# [Provided records]
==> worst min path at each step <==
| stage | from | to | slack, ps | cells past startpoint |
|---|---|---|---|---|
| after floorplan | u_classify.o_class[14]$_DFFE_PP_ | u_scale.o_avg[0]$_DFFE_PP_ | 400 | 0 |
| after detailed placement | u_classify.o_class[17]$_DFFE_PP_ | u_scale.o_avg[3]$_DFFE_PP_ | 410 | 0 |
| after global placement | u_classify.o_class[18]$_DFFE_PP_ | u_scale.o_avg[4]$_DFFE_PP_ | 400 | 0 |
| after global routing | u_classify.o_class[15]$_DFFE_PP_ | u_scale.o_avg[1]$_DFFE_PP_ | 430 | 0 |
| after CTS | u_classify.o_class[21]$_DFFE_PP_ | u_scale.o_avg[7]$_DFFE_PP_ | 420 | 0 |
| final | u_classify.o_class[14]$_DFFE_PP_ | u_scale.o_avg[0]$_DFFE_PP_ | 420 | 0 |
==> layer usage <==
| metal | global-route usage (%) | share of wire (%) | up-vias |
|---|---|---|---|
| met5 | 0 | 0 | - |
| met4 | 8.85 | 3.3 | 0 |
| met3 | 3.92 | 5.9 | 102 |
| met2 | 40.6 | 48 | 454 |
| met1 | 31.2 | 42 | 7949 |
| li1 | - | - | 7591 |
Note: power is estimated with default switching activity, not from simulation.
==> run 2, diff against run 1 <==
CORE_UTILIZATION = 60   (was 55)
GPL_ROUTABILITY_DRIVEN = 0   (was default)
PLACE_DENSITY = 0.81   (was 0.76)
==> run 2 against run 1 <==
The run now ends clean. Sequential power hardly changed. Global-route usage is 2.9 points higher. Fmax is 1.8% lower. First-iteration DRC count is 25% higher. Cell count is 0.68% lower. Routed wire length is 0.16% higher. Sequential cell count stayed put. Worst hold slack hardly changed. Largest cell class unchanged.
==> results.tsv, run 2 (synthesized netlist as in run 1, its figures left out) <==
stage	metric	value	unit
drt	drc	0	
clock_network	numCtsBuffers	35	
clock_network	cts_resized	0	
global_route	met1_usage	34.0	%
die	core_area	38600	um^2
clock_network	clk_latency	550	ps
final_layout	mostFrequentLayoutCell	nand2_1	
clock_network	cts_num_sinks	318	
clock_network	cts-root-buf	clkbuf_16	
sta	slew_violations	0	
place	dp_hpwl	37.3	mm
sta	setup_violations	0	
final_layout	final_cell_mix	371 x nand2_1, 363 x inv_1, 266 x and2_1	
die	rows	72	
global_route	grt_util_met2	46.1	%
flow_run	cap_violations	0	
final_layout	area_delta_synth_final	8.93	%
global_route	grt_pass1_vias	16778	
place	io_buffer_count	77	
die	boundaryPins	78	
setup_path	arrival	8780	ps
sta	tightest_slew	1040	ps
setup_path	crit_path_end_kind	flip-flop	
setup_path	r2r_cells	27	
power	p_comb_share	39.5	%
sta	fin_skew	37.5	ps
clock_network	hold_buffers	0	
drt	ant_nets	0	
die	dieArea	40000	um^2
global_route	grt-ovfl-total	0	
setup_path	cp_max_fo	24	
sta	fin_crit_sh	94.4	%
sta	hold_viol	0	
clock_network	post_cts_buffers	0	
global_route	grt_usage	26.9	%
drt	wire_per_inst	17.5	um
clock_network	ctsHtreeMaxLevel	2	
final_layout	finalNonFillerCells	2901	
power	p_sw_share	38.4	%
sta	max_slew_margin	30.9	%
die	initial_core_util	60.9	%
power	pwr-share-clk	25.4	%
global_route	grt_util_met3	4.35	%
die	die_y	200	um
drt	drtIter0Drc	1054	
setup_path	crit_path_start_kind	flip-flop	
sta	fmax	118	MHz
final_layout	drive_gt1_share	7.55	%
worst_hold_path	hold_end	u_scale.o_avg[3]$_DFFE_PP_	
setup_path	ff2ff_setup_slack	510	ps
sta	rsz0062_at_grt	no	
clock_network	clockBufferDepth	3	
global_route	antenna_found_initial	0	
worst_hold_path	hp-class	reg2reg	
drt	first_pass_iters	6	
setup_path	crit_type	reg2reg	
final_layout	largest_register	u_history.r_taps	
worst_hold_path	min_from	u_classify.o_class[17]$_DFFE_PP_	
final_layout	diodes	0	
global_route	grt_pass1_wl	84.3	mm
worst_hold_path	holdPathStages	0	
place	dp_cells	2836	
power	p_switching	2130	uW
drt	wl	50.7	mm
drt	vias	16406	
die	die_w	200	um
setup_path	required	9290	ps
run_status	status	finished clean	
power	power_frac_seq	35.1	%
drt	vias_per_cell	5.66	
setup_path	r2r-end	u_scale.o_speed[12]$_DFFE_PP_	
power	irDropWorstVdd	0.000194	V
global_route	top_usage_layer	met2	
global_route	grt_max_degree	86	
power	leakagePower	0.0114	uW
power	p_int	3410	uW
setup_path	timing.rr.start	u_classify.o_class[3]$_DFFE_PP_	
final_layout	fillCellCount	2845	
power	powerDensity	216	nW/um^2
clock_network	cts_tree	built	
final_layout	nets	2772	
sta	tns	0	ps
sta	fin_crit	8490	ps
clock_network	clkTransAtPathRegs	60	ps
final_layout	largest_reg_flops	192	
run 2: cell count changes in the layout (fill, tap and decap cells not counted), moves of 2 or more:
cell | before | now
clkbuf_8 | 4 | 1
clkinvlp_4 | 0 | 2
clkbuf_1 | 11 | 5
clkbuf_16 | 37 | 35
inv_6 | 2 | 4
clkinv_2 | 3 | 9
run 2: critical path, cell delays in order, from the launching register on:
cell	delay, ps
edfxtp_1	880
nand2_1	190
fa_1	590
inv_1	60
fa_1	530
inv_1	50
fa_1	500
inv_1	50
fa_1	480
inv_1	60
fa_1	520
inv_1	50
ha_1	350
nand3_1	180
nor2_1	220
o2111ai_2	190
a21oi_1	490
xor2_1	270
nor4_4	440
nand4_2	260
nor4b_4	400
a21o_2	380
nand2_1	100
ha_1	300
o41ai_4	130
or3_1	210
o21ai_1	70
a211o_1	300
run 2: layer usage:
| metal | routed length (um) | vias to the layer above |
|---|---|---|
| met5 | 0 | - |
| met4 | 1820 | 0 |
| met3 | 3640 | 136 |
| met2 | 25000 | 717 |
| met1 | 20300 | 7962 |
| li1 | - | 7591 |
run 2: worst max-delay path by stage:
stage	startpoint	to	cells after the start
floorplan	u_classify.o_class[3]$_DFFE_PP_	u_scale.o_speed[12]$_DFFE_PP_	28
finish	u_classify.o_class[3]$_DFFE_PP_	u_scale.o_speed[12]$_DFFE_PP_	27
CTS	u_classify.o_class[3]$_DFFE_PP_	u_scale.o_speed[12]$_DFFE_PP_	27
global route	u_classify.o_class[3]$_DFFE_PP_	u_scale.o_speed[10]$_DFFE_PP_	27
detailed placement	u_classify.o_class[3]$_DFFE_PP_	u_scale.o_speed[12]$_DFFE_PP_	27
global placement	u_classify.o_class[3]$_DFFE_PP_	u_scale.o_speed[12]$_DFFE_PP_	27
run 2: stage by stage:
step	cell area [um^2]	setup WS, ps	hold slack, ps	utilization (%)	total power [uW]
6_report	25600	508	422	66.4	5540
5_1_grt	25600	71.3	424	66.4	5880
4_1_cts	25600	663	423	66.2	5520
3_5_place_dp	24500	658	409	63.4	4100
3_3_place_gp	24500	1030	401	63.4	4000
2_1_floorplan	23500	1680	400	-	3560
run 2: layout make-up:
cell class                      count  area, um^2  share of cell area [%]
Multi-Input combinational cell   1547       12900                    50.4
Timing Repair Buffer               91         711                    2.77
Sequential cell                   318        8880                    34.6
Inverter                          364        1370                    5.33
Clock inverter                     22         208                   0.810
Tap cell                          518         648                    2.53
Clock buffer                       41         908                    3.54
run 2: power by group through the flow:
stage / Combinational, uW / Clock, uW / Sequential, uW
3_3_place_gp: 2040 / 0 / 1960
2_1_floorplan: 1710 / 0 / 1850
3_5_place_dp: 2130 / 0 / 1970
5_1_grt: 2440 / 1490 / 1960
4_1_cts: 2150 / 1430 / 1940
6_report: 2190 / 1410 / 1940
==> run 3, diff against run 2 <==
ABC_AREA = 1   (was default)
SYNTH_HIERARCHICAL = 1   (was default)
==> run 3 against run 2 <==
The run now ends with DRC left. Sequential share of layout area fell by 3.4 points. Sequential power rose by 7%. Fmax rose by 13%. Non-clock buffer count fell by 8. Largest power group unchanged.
**src/sv/pst_pkg.sv**
```systemverilog
// Shared types and constants for the PMT section parser.
`default_nettype none
package pst_pkg;

   // Status codes carried in the section summary.
   localparam logic [2:0] ST_OK      = 3'd0;
   localparam logic [2:0] ST_TRUNC   = 3'd1;
   localparam logic [2:0] ST_BADHDR  = 3'd2;
   localparam logic [2:0] ST_MULTI   = 3'd3;
   localparam logic [2:0] ST_OVERRUN = 3'd4;
   localparam logic [2:0] ST_TOOMANY = 3'd5;

   localparam logic [7:0] PMT_TABLE_ID = 8'h02;
   localparam logic [9:0] MIN_LENGTH   = 10'd13;
   localparam logic [9:0] MAX_LENGTH   = 10'd1021;

   // Result kind.
   localparam logic KIND_ENTRY   = 1'b0;
   localparam logic KIND_SUMMARY = 1'b1;

   typedef struct packed {
      logic [7:0] section_byte;
      logic       buffer_end;
   } req_type;

   typedef struct packed {
      logic        kind;
      logic [12:0] stream_pid;
      logic [7:0]  stream_kind;
      logic [5:0]  entry_index;
      logic [15:0] program_id;
      logic [4:0]  table_version;
      logic        current_next;
      logic [12:0] clock_ref_pid;
      logic [6:0]  entry_total;
      logic [2:0]  status;
      logic        last;
   } rsp_type;

   // One queue record: what a single input byte produced.
   typedef struct packed {
      logic        has_entry;
      logic        has_summary;
      logic [12:0] stream_pid;
      logic [7:0]  stream_kind;
      logic [5:0]  entry_index;
      logic [15:0] program_id;
      logic [4:0]  table_version;
      logic        current_next;
      logic [12:0] clock_ref_pid;
      logic [6:0]  entry_total;
      logic [2:0]  status;
   } rec_type;

endpackage
`default_nettype wire

```
**src/sv/pmt_section_parser.sv**
```systemverilog
// PMT section parser: one section byte per transaction in, entries and summary out.
// Throughput: one byte per cycle while the record queue has room; results leave at
// one per cycle while rsp_stall is low; a byte giving both an entry and the summary
// leaves as two transactions from the output register. The accepting edge writes
// the record queue, and rsp_valid rises when the output register loads the record.
// The input stalls only when the record queue between parser and output is full.
// Reset (synchronous): parser back to the header phase, queue and output emptied.
`default_nettype none
module pmt_section_parser
   import pst_pkg::*;
#(
   parameter int MAX_ENTRIES = 32,
   parameter int QUEUE_DEPTH = 4
) (
   input  wire logic    clock,
   input  wire logic    reset,
   input  wire logic    req_valid,
   output logic         req_stall,
   input  wire req_type req_data,
   output logic         rsp_valid,
   input  wire logic    rsp_stall,
   output rsp_type      rsp_data
);

   logic    rec_push;
   rec_type rec_data;
   rec_type head_data;
   logic    q_empty;
   logic    q_full;
   logic    q_pop;

   pst_front #(
      .MAX_ENTRIES(MAX_ENTRIES)
   ) u_front (
      .clock     (clock),
      .reset     (reset),
      .req_valid (req_valid),
      .req_stall (req_stall),
      .req_data  (req_data),
      .queue_full(q_full),
      .rec_push  (rec_push),
      .rec_data  (rec_data)
   );

   pst_queue #(
      .DEPTH(QUEUE_DEPTH)
   ) u_queue (
      .clock    (clock),
      .reset    (reset),
      .push     (rec_push),
      .push_data(rec_data),
      .pop      (q_pop),
      .head_data(head_data),
      .empty    (q_empty),
      .full     (q_full)
   );

   pst_emit u_emit (
      .clock    (clock),
      .reset    (reset),
      .head_data(head_data),
      .empty    (q_empty),
      .pop      (q_pop),
      .rsp_valid(rsp_valid),
      .rsp_stall(rsp_stall),
      .rsp_data (rsp_data)
   );

endmodule
`default_nettype wire

```
**src/sv/pst_front.sv**
```systemverilog
// Byte-level section parser: header checks, descriptor skipping, entry extraction.
`default_nettype none
module pst_front
   import pst_pkg::*;
#(
   parameter int MAX_ENTRIES = 32
) (
   input  wire logic    clock,
   input  wire logic    reset,
   input  wire logic    req_valid,
   output logic         req_stall,
   input  wire req_type req_data,
   input  wire logic    queue_full,
   output logic         rec_push,
   output rec_type      rec_data
);

   typedef enum logic [2:0] {
      PH_HEADER,
      PH_PROG_SKIP,
      PH_ES_HEAD,
      PH_ES_SKIP,
      PH_DONE
   } phase_type;

   phase_type   phase_ff, phase_in;
   logic [10:0] pos_ff, pos_in;
   logic [9:0]  dlen_ff, dlen_in;
   logic [11:0] skip_ff, skip_in;
   logic [15:0] prog_ff, prog_in;
   logic [4:0]  ver_ff, ver_in;
   logic        cur_ff, cur_in;
   logic [12:0] pcr_ff, pcr_in;
   logic [31:0] ebytes_ff, ebytes_in;
   logic [2:0]  ecount_ff, ecount_in;
   logic [6:0]  seen_ff, seen_in;
   logic [2:0]  err_ff, err_in;

   logic        accept;
   logic [7:0]  b;
   logic [11:0] nxt;
   logic [9:0]  crc_at;
   logic [11:0] crc_at_w;
   logic        do_latch;
   logic [2:0]  latch_code;
   logic        do_begin;
   logic [11:0] begin_at;
   logic        emit_entry;
   logic [11:0] len;
   logic [11:0] pil;
   logic [11:0] esl;
   logic [11:0] skip_dec;
   logic [2:0]  st;

   assign accept    = req_valid && !queue_full;
   assign req_stall = queue_full;
   assign b         = req_data.section_byte;
   assign nxt       = {1'b0, pos_ff} + 12'd1;
   assign crc_at    = dlen_ff - 10'd1;
   assign crc_at_w  = {2'b00, crc_at};
   assign len       = {ebytes_ff[3:0], b};
   assign pil       = {ebytes_ff[3:0], b};
   assign esl       = {ebytes_ff[3:0], b};
   assign skip_dec  = (skip_ff == 12'd0) ? 12'd0 : skip_ff - 12'd1;

   always_comb begin
      phase_in   = phase_ff;
      dlen_in    = dlen_ff;
      skip_in    = skip_ff;
      prog_in    = prog_ff;
      ver_in     = ver_ff;
      cur_in     = cur_ff;
      pcr_in     = pcr_ff;
      ebytes_in  = ebytes_ff;
      ecount_in  = ecount_ff;
      seen_in    = seen_ff;
      err_in     = err_ff;
      do_latch   = 1'b0;
      latch_code = ST_OK;
      do_begin   = 1'b0;
      begin_at   = 12'd0;
      emit_entry = 1'b0;

      case (phase_ff)
         PH_HEADER: begin
            if (pos_ff == 11'd0 || pos_ff == 11'd1 || pos_ff == 11'd10) begin
               ebytes_in = {ebytes_ff[23:0], b};
            end else if (pos_ff == 11'd2) begin
               // ebytes holds table id and the flags byte
               if (ebytes_ff[15:8] != PMT_TABLE_ID || !ebytes_ff[7]
                   || len[9:0] < MIN_LENGTH || len > {2'b00, MAX_LENGTH}) begin
                  do_latch   = 1'b1;
                  latch_code = ST_BADHDR;
               end else begin
                  dlen_in = len[9:0];
               end
            end else if (pos_ff == 11'd3) begin
               prog_in = {b, 8'h00};
            end else if (pos_ff == 11'd4) begin
               prog_in = {prog_ff[15:8], b};
            end else if (pos_ff == 11'd5) begin
               ver_in = b[5:1];
               cur_in = b[0];
            end else if (pos_ff == 11'd6 || pos_ff == 11'd7) begin
               if (b != 8'd0) begin
                  do_latch   = 1'b1;
                  latch_code = ST_MULTI;
               end
            end else if (pos_ff == 11'd8) begin
               pcr_in = {b[4:0], 8'h00};
            end else if (pos_ff == 11'd9) begin
               pcr_in = {pcr_ff[12:8], b};
            end else if (pos_ff == 11'd11) begin
               if ({1'b0, pil} + 13'd12 > {1'b0, crc_at_w}) begin
                  do_latch   = 1'b1;
                  latch_code = ST_OVERRUN;
               end else if (pil == 12'd0) begin
                  do_begin = 1'b1;
                  begin_at = 12'd12;
               end else begin
                  skip_in  = pil;
                  phase_in = PH_PROG_SKIP;
               end
            end
         end
         PH_PROG_SKIP, PH_ES_SKIP: begin
            skip_in = skip_dec;
            if (skip_dec == 12'd0) begin
               do_begin = 1'b1;
               begin_at = nxt;
            end
         end
         PH_ES_HEAD: begin
            if (ecount_ff < 3'd4) begin
               ebytes_in = {ebytes_ff[23:0], b};
               ecount_in = ecount_ff + 3'd1;
            end else if ({1'b0, nxt} + {1'b0, esl} > {1'b0, crc_at_w}) begin
               do_latch   = 1'b1;
               latch_code = ST_OVERRUN;
            end else if (seen_ff >= 7'(MAX_ENTRIES)) begin
               do_latch   = 1'b1;
               latch_code = ST_TOOMANY;
            end else begin
               emit_entry = 1'b1;
               seen_in    = seen_ff + 7'd1;
               if (esl == 12'd0) begin
                  do_begin = 1'b1;
                  begin_at = nxt;
               end else begin
                  skip_in  = esl;
                  phase_in = PH_ES_SKIP;
               end
            end
         end
         default: begin
         end
      endcase

      // entry loop start: the CRC begins at length - 1
      if (do_begin) begin
         if (begin_at >= crc_at_w) begin
            phase_in = PH_DONE;
         end else if (crc_at_w - begin_at < 12'd5) begin
            do_latch   = 1'b1;
            latch_code = ST_OVERRUN;
         end else begin
            phase_in  = PH_ES_HEAD;
            ecount_in = 3'd0;
            ebytes_in = 32'd0;
         end
      end

      if (do_latch) begin
         if (err_ff == ST_OK) begin
            err_in = latch_code;
         end
         phase_in = PH_DONE;
      end

      pos_in = (&pos_ff) ? pos_ff : pos_ff + 11'd1;

      st = err_in;
      if (st != ST_BADHDR && (pos_ff < 11'd2 || nxt < {2'b00, dlen_in} + 12'd3)) begin
         st = ST_TRUNC;
      end
   end

   always_comb begin
      rec_push              = accept && (emit_entry || req_data.buffer_end);
      rec_data.has_entry    = emit_entry;
      rec_data.has_summary  = req_data.buffer_end;
      rec_data.stream_pid   = {ebytes_ff[20:16], ebytes_ff[15:8]};
      rec_data.stream_kind  = ebytes_ff[31:24];
      rec_data.entry_index  = seen_ff[5:0];
      rec_data.program_id   = prog_in;
      rec_data.table_version = ver_in;
      rec_data.current_next = cur_in;
      rec_data.clock_ref_pid = pcr_in;
      rec_data.entry_total  = seen_in;
      rec_data.status       = st;
   end

   always_ff @(posedge clock) begin
      if (reset || (accept && req_data.buffer_end)) begin
         phase_ff  <= PH_HEADER;
         pos_ff    <= 11'd0;
         dlen_ff   <= 10'd0;
         skip_ff   <= 12'd0;
         prog_ff   <= 16'd0;
         ver_ff    <= 5'd0;
         cur_ff    <= 1'b0;
         pcr_ff    <= 13'd0;
         ebytes_ff <= 32'd0;
         ecount_ff <= 3'd0;
         seen_ff   <= 7'd0;
         err_ff    <= ST_OK;
      end else if (accept) begin
         phase_ff  <= phase_in;
         pos_ff    <= pos_in;
         dlen_ff   <= dlen_in;
         skip_ff   <= skip_in;
         prog_ff   <= prog_in;
         ver_ff    <= ver_in;
         cur_ff    <= cur_in;
         pcr_ff    <= pcr_in;
         ebytes_ff <= ebytes_in;
         ecount_ff <= ecount_in;
         seen_ff   <= seen_in;
         err_ff    <= err_in;
      end
   end

endmodule
`default_nettype wire

```
**src/sv/pst_queue.sv**
```systemverilog
// Small FIFO of parser records between the front and the output stage.
`default_nettype none
module pst_queue
   import pst_pkg::*;
#(
   parameter int DEPTH = 4
) (
   input  wire logic    clock,
   input  wire logic    reset,
   input  wire logic    push,
   input  wire rec_type push_data,
   input  wire logic    pop,
   output rec_type      head_data,
   output logic         empty,
   output logic         full
);

   localparam int PW = (DEPTH > 1) ? $clog2(DEPTH) : 1;
   localparam int CW = $clog2(DEPTH + 1);

   rec_type         mem [DEPTH];
   logic [PW-1:0]   wr_ptr_ff;
   logic [PW-1:0]   rd_ptr_ff;
   logic [CW-1:0]   count_ff;

   assign empty     = (count_ff == CW'(0));
   assign full      = (count_ff == CW'(DEPTH));
   assign head_data = mem[rd_ptr_ff];

   always_ff @(posedge clock) begin
      if (push) begin
         mem[wr_ptr_ff] <= push_data;
      end
   end

   always_ff @(posedge clock) begin
      if (reset) begin
         wr_ptr_ff <= '0;
         rd_ptr_ff <= '0;
         count_ff  <= '0;
      end else begin
         if (push) begin
            wr_ptr_ff <= (wr_ptr_ff == PW'(DEPTH - 1)) ? '0 : wr_ptr_ff + PW'(1);
         end
         if (pop) begin
            rd_ptr_ff <= (rd_ptr_ff == PW'(DEPTH - 1)) ? '0 : rd_ptr_ff + PW'(1);
         end
         if (push && !pop) begin
            count_ff <= count_ff + CW'(1);
         end else if (pop && !push) begin
            count_ff <= count_ff - CW'(1);
         end
      end
   end

endmodule
`default_nettype wire

```
**src/sv/pst_emit.sv**
```systemverilog
// Output stage: expands queue records into entry and summary transactions.
`default_nettype none
module pst_emit
   import pst_pkg::*;
(
   input  wire logic    clock,
   input  wire logic    reset,
   input  wire rec_type head_data,
   input  wire logic    empty,
   output logic         pop,
   output logic         rsp_valid,
   input  wire logic    rsp_stall,
   output rsp_type      rsp_data
);

   logic    rsp_valid_ff;
   rsp_type rsp_data_ff, rsp_data_in;
   logic    entry_sent_ff;
   logic    load;
   logic    send_entry;

   assign load       = !rsp_valid_ff || !rsp_stall;
   assign send_entry = head_data.has_entry && !entry_sent_ff;
   // a record holding entry and summary stays at the head for a second transaction
   assign pop        = load && !empty && !(send_entry && head_data.has_summary);
   assign rsp_valid  = rsp_valid_ff;
   assign rsp_data   = rsp_data_ff;

   always_comb begin
      rsp_data_in = '0;
      if (send_entry) begin
         rsp_data_in.kind        = KIND_ENTRY;
         rsp_data_in.stream_pid  = head_data.stream_pid;
         rsp_data_in.stream_kind = head_data.stream_kind;
         rsp_data_in.entry_index = head_data.entry_index;
      end else begin
         rsp_data_in.kind          = KIND_SUMMARY;
         rsp_data_in.program_id    = head_data.program_id;
         rsp_data_in.table_version = head_data.table_version;
         rsp_data_in.current_next  = head_data.current_next;
         rsp_data_in.clock_ref_pid = head_data.clock_ref_pid;
         rsp_data_in.entry_total   = head_data.entry_total;
         rsp_data_in.status        = head_data.status;
         rsp_data_in.last          = 1'b1;
      end
   end

   always_ff @(posedge clock) begin
      if (reset) begin
         rsp_valid_ff  <= 1'b0;
         entry_sent_ff <= 1'b0;
      end else if (load) begin
         rsp_valid_ff <= !empty;
         if (!empty) begin
            entry_sent_ff <= send_entry && head_data.has_summary;
         end
      end
   end

   always_ff @(posedge clock) begin
      if (load && !empty) begin
         rsp_data_ff <= rsp_data_in;
      end
   end

endmodule
`default_nettype wire

```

# [What needs to be done]
Looking at the data above, write out exactly the lines that start at the one containing "3_5_place_dp: 2130 / 0 / 1970" and end at the one containing "run 3 against"; include both and nothing beyond.

# [Response to this task]
3_5_place_dp: 2130 / 0 / 1970
5_1_grt: 2440 / 1490 / 1960
4_1_cts: 2150 / 1430 / 1940
6_report: 2190 / 1410 / 1940
==> run 3, diff against run 2 <==
ABC_AREA = 1   (was default)
SYNTH_HIERARCHICAL = 1   (was default)
==> run 3 against run 2 <==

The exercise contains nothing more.